Pypip packages. Their vulnerabilities and dependencies
Description
This dataset is built from two key sources: the PyPi JSON Data repository and the Python Packaging Advisory Database. It aims to support the study of supply chain attacks in the PyPi ecosystem for a university project. The PyPi JSON Data provides detailed metadata on Python packages, including their names, dependencies, and basic vulnerability information. Meanwhile, the Python Packaging Advisory Database offers security alerts, linking packages to known vulnerabilities through CVE identifiers. The goal of this dataset is to simplify the analysis of supply chain attacks, where vulnerabilities in one package can propagate through dependencies, potentially affecting thousands of users. To keep the focus on broader patterns, package versions are not tracked—a decision that reduces complexity and allows for a more accessible study of how vulnerabilities spread throughout the ecosystem. By combining package metadata and security data, this dataset offers a powerful tool for examining risks within the PyPi ecosystem, supporting research into one of today's most significant challenges in software security.
Files
Steps to reproduce
To reproduce the dataset, the first step involves gathering data from two main sources: the PyPi JSON Data repository and the Python Packaging Advisory Database. Start by cloning the PyPi JSON Data repository from GitHub, which provides metadata for Python packages, including package names, dependencies, and basic vulnerability information. The repository stores individual package data as JSON files under the pypi-json-data/release_data/ directory. Similarly, clone the Python Packaging Advisory Database, which contains detailed security advisories and vulnerability reports (CVE data) for PyPi packages. The vulnerability data is located in the advisory-database/vulns/ directory. Once both datasets are downloaded, you can process them by extracting relevant information. For the package data, you need to parse the JSON files to collect fields such as the package name, its dependencies (requires_dist), and any listed vulnerabilities.
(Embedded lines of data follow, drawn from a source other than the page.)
What follows belongs to an exercise in optimizing a design on an open flow for a short achievable clock period and few clock cycles; a production flow would make more cautious choices. The RTL was checked by simulation tests, not by an equivalence proof against the original design. Power is estimated from default activity; no workload was simulated.

## run.sh

```bash
#!/bin/bash
# synth_recipe.tcl (not shown) runs the flow's synth.tcl, then flattens the netlist and writes it again
# the make line also repeats each setting of config.mk as NAME=value (left out here)
make -C /OpenROAD-flow-scripts/flow DESIGN_CONFIG=/design/flow/config.mk WORK_HOME=/design/flow/orfs CLKGATE_MAP_FILE= SYNTH_SCRIPT=/design/flow/synth_recipe.tcl finish
```

## config.mk

```make
export PLATFORM = sky130hd
export DESIGN_NAME = plio_enc
export DESIGN_NICKNAME = plio_enc
export VERILOG_FILES = /design/flow/design.v
export SDC_FILE = /design/flow/constraint.sdc
export NUM_CORES = 4
export LEC_CHECK = 0
export CAP_MARGIN = 20
export CORE_MARGIN = 2
export CORE_UTILIZATION = 40
export SLEW_MARGIN = 20
```

## constraint.sdc

```tcl
create_clock -name core_clock -period 10.0 [get_ports {clk}]
set_input_delay 2.0000 -clock core_clock [delete_from_list [all_inputs] [get_ports {clk}]]
set_output_delay 2.0000 -clock core_clock [all_outputs]
set_load 0.01 [all_outputs]
```

## design.v

```verilog
module plio_enc (
    input  wire        clk,
    input  wire        rst,
    input  wire        go,
    input  wire [15:0] win_start,
    input  wire [15:0] win_count,
    input  wire [15:0] src_len,
    input  wire [15:0] dst_len,
    output reg         pm_re,
    output reg  [15:0] pm_addr,
    input  wire [31:0] pm_rdata,
    output reg         lm_we,
    output reg  [15:0] lm_addr,
    output reg  [15:0] lm_wdata,
    output wire        busy,
    output reg         done,
    output reg  [15:0] result,
    output reg  [3:0]  fcode,
    output reg  [31:0] finfo
);
    localparam [3:0] F_NONE        = 4'd0;
    localparam [3:0] F_SRC_BOUNDS  = 4'd2;
    localparam [3:0] F_DST_BOUNDS  = 4'd3;
    localparam [3:0] F_VALUE_RANGE = 4'd4;
    localparam [2:0] S_IDLE  = 3'd0;
    localparam [2:0] S_CHECK = 3'd1;
    localparam [2:0] S_RUN   = 3'd2;
    localparam [2:0] S_E3    = 3'd3;
    localparam [2:0] S_E4    = 3'd4;
    localparam [2:0] S_FIN   = 3'd5;
    localparam QD = 8;           
    localparam QA = 3;
    reg  [2:0]  state;
    reg         busy_r;
    assign busy = busy_r;
    reg [15:0] c_start, c_count, c_src, c_dst;
    reg [15:0] rd_rem;       
    reg        rd_first;     
    reg        r_v, r_first, r_last;    
    reg        R_full, firstR, lastR, nzR, eqR;
    reg [30:0] vR, HR;       
    reg        C_full, firstC, lastC, nzC, eqpC, eqhiC;
    reg [30:0] vC;
    reg [31:0] dvC;          
    reg [15:0] idxC;
    reg [15:0] nzcnt;        
    reg        nzc_nz;
    reg [15:0] npcnt;        
    reg        q_l1  [0:QD-1];
    reg        q_l2  [0:QD-1];
    reg        q_vr  [0:QD-1];
    reg        q_pn  [0:QD-1];
    reg        q_last[0:QD-1];
    reg [15:0] q_w1  [0:QD-1];
    reg [15:0] q_w2  [0:QD-1];
    reg [15:0] q_zn  [0:QD-1];
    reg [15:0] q_hn  [0:QD-1];
    reg [15:0] q_x1  [0:QD-1];
    reg [QA-1:0] q_wp, q_rp;
    reg [QA:0]   q_cnt;
    reg [2:0]  hdr_cnt;
    reg [15:0] op;
    reg [15:0] room;         
    reg        full;         
    wire        rd_neg   = pm_rdata[31];
    wire [30:0] rd_clamp = rd_neg ? 31'd0 : pm_rdata[30:0];
    wire        rd_nz    = ~rd_neg & (|pm_rdata[30:0]);
    wire        rd_eq    = rd_neg ? ~nzR : (pm_rdata[30:0] == vR);
    wire running   = (state == S_CHECK) || (state == S_RUN);
    wire capture   = r_v && running;
    wire step   = C_full && (R_full || lastC);
    wire move   = R_full && (!C_full || step);
    wire eqn    = eqR;
    wire start  = firstC || !eqpC;
    wire endr   = lastC || !eqn;
    wire r_full = nzC && start && endr;       
    wire r_head = nzC && start && !endr;      
    wire r_tail = nzC && !start && endr;      
    wire r_zero = !nzC && lastC;              
    wire        sign  = dvC[31];
    wire        big   = sign ? (~(&dvC[31:12]) | (dvC[11:0] == 12'd0)) : (|dvC[31:12]);
    wire [11:0] abs12 = sign ? (12'd0 - dvC[11:0]) : dvC[11:0];
    wire        tbig  = |vC[30:27];
    wire        chg   = !eqhiC;
    wire        is_single = r_full && !nzc_nz;
    wire        p_l1  = chg && (r_full || r_head);
    wire        p_l2  = p_l1 && big;
    wire        p_vr  = p_l2 && tbig;
    wire [15:0] p_w1  = big ? {4'd1, vC[11:0]}
                            : {is_single ? (sign ? 4'd7 : 4'd6) : (sign ? 4'd3 : 4'd2), abs12};
    wire [15:0] p_w2  = vC[27:12];
    wire [15:0] p_zn  = r_zero ? nzcnt + 16'd1 : (nzC && start) ? nzcnt : 16'd0;
    wire        p_pn  = r_full;
    wire [15:0] p_hn  = r_tail ? npcnt + 16'd1 :
                        (r_full && !nzc_nz && !(chg && !big)) ? 16'd1 : 16'd0;
    wire        p_push = step && (r_zero || r_full || r_tail || (r_head && (chg || nzc_nz)));
    wire        h_have = (q_cnt != 0);
    wire        h_l1   = q_l1[q_rp];
    wire        h_l2   = q_l2[q_rp];
    wire        h_vr   = q_vr[q_rp];
    wire        h_pn   = q_pn[q_rp];
    wire        h_last = q_last[q_rp];
    wire [15:0] h_w1   = q_w1[q_rp];
    wire [15:0] h_w2   = q_w2[q_rp];
    wire [15:0] h_zn   = q_zn[q_rp];
    wire [15:0] h_hn   = q_hn[q_rp];
    wire [15:0] h_x1   = q_x1[q_rp];
    wire        znz    = |h_zn;
    wire        zbig   = (h_zn > 16'd4094);
    wire        hnz    = |h_hn;
    wire        hbig   = (h_hn > 16'd4095);
    reg [15:0] h_word;
    reg        h_rest;
    always @(*) begin
        if (h_l1) begin
            h_word = h_w1;
            h_rest = h_l2 | znz | hnz;
        end else if (h_l2) begin
            h_word = h_w2;
            h_rest = znz | hnz;
        end else if (znz) begin
            h_word = zbig ? {4'd0, 12'd4094}
                          : (h_pn ? {4'd5, h_zn[11:0] + 12'd1} : {4'd0, h_zn[11:0]});
            h_rest = zbig | hnz;
        end else begin
            h_word = hbig ? {4'd4, 12'd4095} : {4'd4, h_hn[11:0]};
            h_rest = hbig;
        end
    end
    reg [15:0] hdr_addr, hdr_word;
    always @(*) begin
        case (hdr_cnt)
        3'd0:    begin hdr_addr = 16'd0; hdr_word = 16'h0000; end
        3'd1:    begin hdr_addr = 16'd1; hdr_word = 16'h0007; end
        3'd2:    begin hdr_addr = 16'd2; hdr_word = 16'hff9c; end
        3'd3:    begin hdr_addr = 16'd5; hdr_word = 16'h0000; end
        default: begin hdr_addr = 16'd6; hdr_word = 16'h0000; end
        endcase
    end
    wire hdr_busy = (hdr_cnt != 3'd5);
    wire w_try    = (state == S_RUN) && !hdr_busy && h_have;
    wire w_vr     = w_try && h_vr;
    wire w_dst    = w_try && !h_vr && full;
    wire w_emit   = w_try && !h_vr && !full;
    wire w_pop    = w_emit && !h_rest;
    wire src_bad  = ({1'b0, c_start} + {1'b0, c_count}) > {1'b0, c_src};
    integer k;
    always @(posedge clk) begin
        if (rst) begin
            state   <= S_IDLE;
            busy_r  <= 1'b0;
            done    <= 1'b0;
            pm_re   <= 1'b0;
            lm_we   <= 1'b0;
            r_v     <= 1'b0;
            R_full  <= 1'b0;
            C_full  <= 1'b0;
            q_cnt   <= 0;
            q_wp    <= 0;
            q_rp    <= 0;
            hdr_cnt <= 3'd5;
        end else begin
            done  <= 1'b0;
            lm_we <= 1'b0;
            r_v     <= pm_re;
            r_first <= rd_first;
            r_last  <= (rd_rem == 16'd1);
            if (pm_re) begin
                rd_first <= 1'b0;
                pm_addr  <= pm_addr + 16'd1;
                rd_rem   <= rd_rem - 16'd1;
                pm_re    <= (rd_rem != 16'd1) && (q_cnt <= QD - 4);
            end else begin
                pm_re    <= (rd_rem != 16'd0) && (q_cnt <= QD - 4) && running;
            end
            if (capture) begin
                vR     <= rd_clamp;
                nzR    <= rd_nz;
                eqR    <= rd_eq;
                HR     <= r_first ? 31'd1 : (nzR ? vR : HR);
                firstR <= r_first;
                lastR  <= r_last;
            end
            R_full <= capture || (R_full && !move);
            if (move) begin
                vC     <= vR;
                nzC    <= nzR;
                eqpC   <= eqR;
                firstC <= firstR;
                lastC  <= lastR;
                dvC    <= {1'b0, vR} - {1'b0, HR};
                eqhiC  <= (vR == HR);
                idxC   <= firstR ? c_start : idxC + 16'd1;
            end
            C_full <= move || (C_full && !step);
            if (step) begin
                if (!nzC) begin
                    nzcnt  <= nzcnt + 16'd1;
                    nzc_nz <= 1'b1;
                end else begin
                    nzcnt  <= 16'd0;
                    nzc_nz <= 1'b0;
                    npcnt  <= start ? 16'd1 : npcnt + 16'd1;
                end
            end
            if (p_push) begin
                q_l1[q_wp]   <= p_l1;
                q_l2[q_wp]   <= p_l2;
                q_vr[q_wp]   <= p_vr;
                q_pn[q_wp]   <= p_pn;
                q_last[q_wp] <= lastC;
                q_w1[q_wp]   <= p_w1;
                q_w2[q_wp]   <= p_w2;
                q_zn[q_wp]   <= p_zn;
                q_hn[q_wp]   <= p_hn;
                q_x1[q_wp]   <= idxC;
                q_wp         <= q_wp + 1'b1;
            end
            if (w_emit) begin
                lm_we    <= 1'b1;
                lm_addr  <= op;
                lm_wdata <= h_word;
                op       <= op + 16'd1;
                room     <= room - 16'd1;
                full     <= (room == 16'd1);
                if (h_l1)
                    q_l1[q_rp] <= 1'b0;
                else if (h_l2)
                    q_l2[q_rp] <= 1'b0;
                else if (znz)
                    q_zn[q_rp] <= zbig ? h_zn - 16'd4094 : 16'd0;
                else
                    q_hn[q_rp] <= hbig ? h_hn - 16'd4095 : 16'd0;
                if (w_pop) begin
                    q_rp <= q_rp + 1'b1;
                    if (h_last)
                        state <= S_E3;
                end
            end
            q_cnt <= q_cnt + (p_push ? 1'b1 : 1'b0) - (w_pop ? 1'b1 : 1'b0);
            if (state == S_RUN && hdr_busy) begin
                lm_we    <= 1'b1;
                lm_addr  <= hdr_addr;
                lm_wdata <= hdr_word;
                hdr_cnt  <= hdr_cnt + 3'd1;
            end
            case (state)
            S_IDLE: begin
                if (go) begin
                    c_start  <= win_start;
                    c_count  <= win_count;
                    c_src    <= src_len;
                    c_dst    <= dst_len;
                    pm_addr  <= win_start;
                    pm_re    <= 1'b1;
                    rd_rem   <= win_count;
                    rd_first <= 1'b1;
                    busy_r   <= 1'b1;
                    state    <= S_CHECK;
                end
            end
            S_CHECK: begin
                op      <= 16'd7;
                room    <= c_dst - 16'd7;
                full    <= (c_dst == 16'd7);
                hdr_cnt <= 3'd0;
                nzcnt   <= 16'd0;
                nzc_nz  <= 1'b0;
                if (c_count == 16'd0) begin
                    state  <= S_IDLE;
                    busy_r <= 1'b0;
                    done   <= 1'b1;
                    result <= 16'd0;
                    fcode  <= F_NONE;
                    finfo  <= 32'd0;
                end else if (src_bad) begin
                    state  <= S_IDLE;
                    busy_r <= 1'b0;
                    done   <= 1'b1;
                    result <= 16'd0;
                    fcode  <= F_SRC_BOUNDS;
                    finfo  <= {16'd0, (c_start > c_src) ? c_start : c_src};
                end else if (c_dst < 16'd7) begin
                    state  <= S_IDLE;
                    busy_r <= 1'b0;
                    done   <= 1'b1;
                    result <= 16'd0;
                    fcode  <= F_DST_BOUNDS;
                    finfo  <= {16'd0, c_dst};
                end else begin
                    state <= S_RUN;
                end
            end
            S_RUN: begin
                if (w_vr || w_dst) begin
                    state  <= S_IDLE;
                    busy_r <= 1'b0;
                    done   <= 1'b1;
                    result <= 16'd0;
                    fcode  <= w_vr ? F_VALUE_RANGE : F_DST_BOUNDS;
                    finfo  <= {16'd0, w_vr ? h_x1 : op};
                end
            end
            S_E3: begin
                lm_we    <= 1'b1;
                lm_addr  <= 16'd3;
                lm_wdata <= {1'b0, op[14:0]};
                state    <= S_E4;
            end
            S_E4: begin
                lm_we    <= 1'b1;
                lm_addr  <= 16'd4;
                lm_wdata <= {15'd0, op[15]};
                state    <= S_FIN;
            end
            S_FIN: begin
                state  <= S_IDLE;
                busy_r <= 1'b0;
                done   <= 1'b1;
                result <= op;
                fcode  <= F_NONE;
                finfo  <= 32'd0;
            end
            default: state <= S_IDLE;
            endcase
            if ((state == S_CHECK && (c_count == 16'd0 || src_bad || c_dst < 16'd7)) ||
                (state == S_RUN && (w_vr || w_dst)) || state == S_FIN) begin
                pm_re  <= 1'b0;
                R_full <= 1'b0;
                C_full <= 1'b0;
                q_cnt  <= 0;
                q_wp   <= 0;
                q_rp   <= 0;
            end
        end
    end
endmodule
```

==> metrics.cfg <==
[detailed_routing]
drt_iter0_markers=3138
vias=33029
drc=0
routedWlPerCell_um=23.87
ant_nets=0
routed_wl_um=140500
first_pass_iters=6
vias_per_cell=5.610

[yosys]
yosysWarnings=1
syn_inst=3876
synthFlopType=edfxtp_1
synth_area_per_cell_um2=13.36
netlist_area_mm2=0.05179
ys_seq_elements=1080
async_flop_share_pct=0
synth_edf_count=1038
yosysUniqueCellTypes=86
synth-seq-area-share_pct=61.81

[cts]
h-tree-depth=3
postCtsResizedCells=0
cts_tree=built
cts_setup_buffers=0
clkTransAtPathRegs_ns=0.06
numClockSinks=1080
clock_latency_ns=0.72
cts_buffers=115
clk_path_buf_depth=3
cts-root-buf=clkbuf_16
ctsHoldBuffers=0

[finish]
nNetsFinal=4261
finalCoreUtilization_pct=46.03
diodes=0
area_growth_pct=14.64
layout_commonest_cell=edfxtp_1
layout_common_cells=edfxtp_1 (1038), nor2_1 (338), nand2_1 (323)
postLayoutCellArea_mm2=0.05937
drive_above_1_share_pct=11.97

[timing]
min_period_over_period_pct=59.00
tightestPinTransition_ns=1.155
hold_viol=0
setup_viol=0
drv_slew=0
slew_headroom_pct=22.94
fmax_mhz=169.5
skew_ns=0.04275
setup_tns_ns=0
rsz0062_at_grt=false
setup_ws_ns=4.100
min_period_ns=5.900

[critical_path]
critPathMaxFanout=36
crit_path_end_kind=flop
path_class=reg -> reg
path_cells=buf_4 -> mux4_2 -> mux2i_1 -> nand4_1 -> nor4_4 -> and2_1 -> nand2_1 -> nand2b_1
cpMaxStageDelayCell=nand2b_1
slowest_delay_ns=0.97
cp.required_ns=10.33
arrival_ns=6.23
cp-start-kind=flop

[pwr]
vdd_drop_max_mv=0.1335
p_per_area_mw_per_mm2=168.8
power.share.clock_pct=43.8
total_power_mw=10.02
power_frac_seq_pct=50.6
total_leakage_power_nw=19.76
netSwitchingPower_mw=2.228
internal-power_mw=7.795
p_comb_share_pct=5.6
swShare_pct=22.23

[placed_design]
dp_slack_ns=4.056
post-dp-hpwl_um=93080
io_buffer_count=185
gp_congestion=0.8808
placed_area_mm2=0.05541

[status]
status=timing/DRC/antenna clean

[floorplan]
die-area_mm2=0.1324
rows=132
die_height_um=363.8
core_mm2=0.1290
die_w_um=363.8
ios=203
initial_core_util_pct=40.15

[worst_hold_path]
hold_class=reg -> reg

[global_routing]
grt-ovfl-total=0
grt_pass1_wl_um=207400
grt_pass1_vias=31458
grt_max_degree=147
antenna_found_initial=6
track_usage_pct=20.92

[flow_run]
maxCapViolCount=0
For the CVE data, gather information on vulnerabilities that affect specific packages, using their names as the linking point between the package data and advisory data. After extracting the data, the final step is to link the packages with their corresponding vulnerabilities. This involves iterating over the PyPi package list and associating each package with the CVEs from the advisory database that impact it. The combined data, including the package name, dependencies, and linked vulnerabilities, can then be written to a final JSON file. This linked dataset serves as a tool for analyzing supply chain vulnerabilities in the PyPi ecosystem.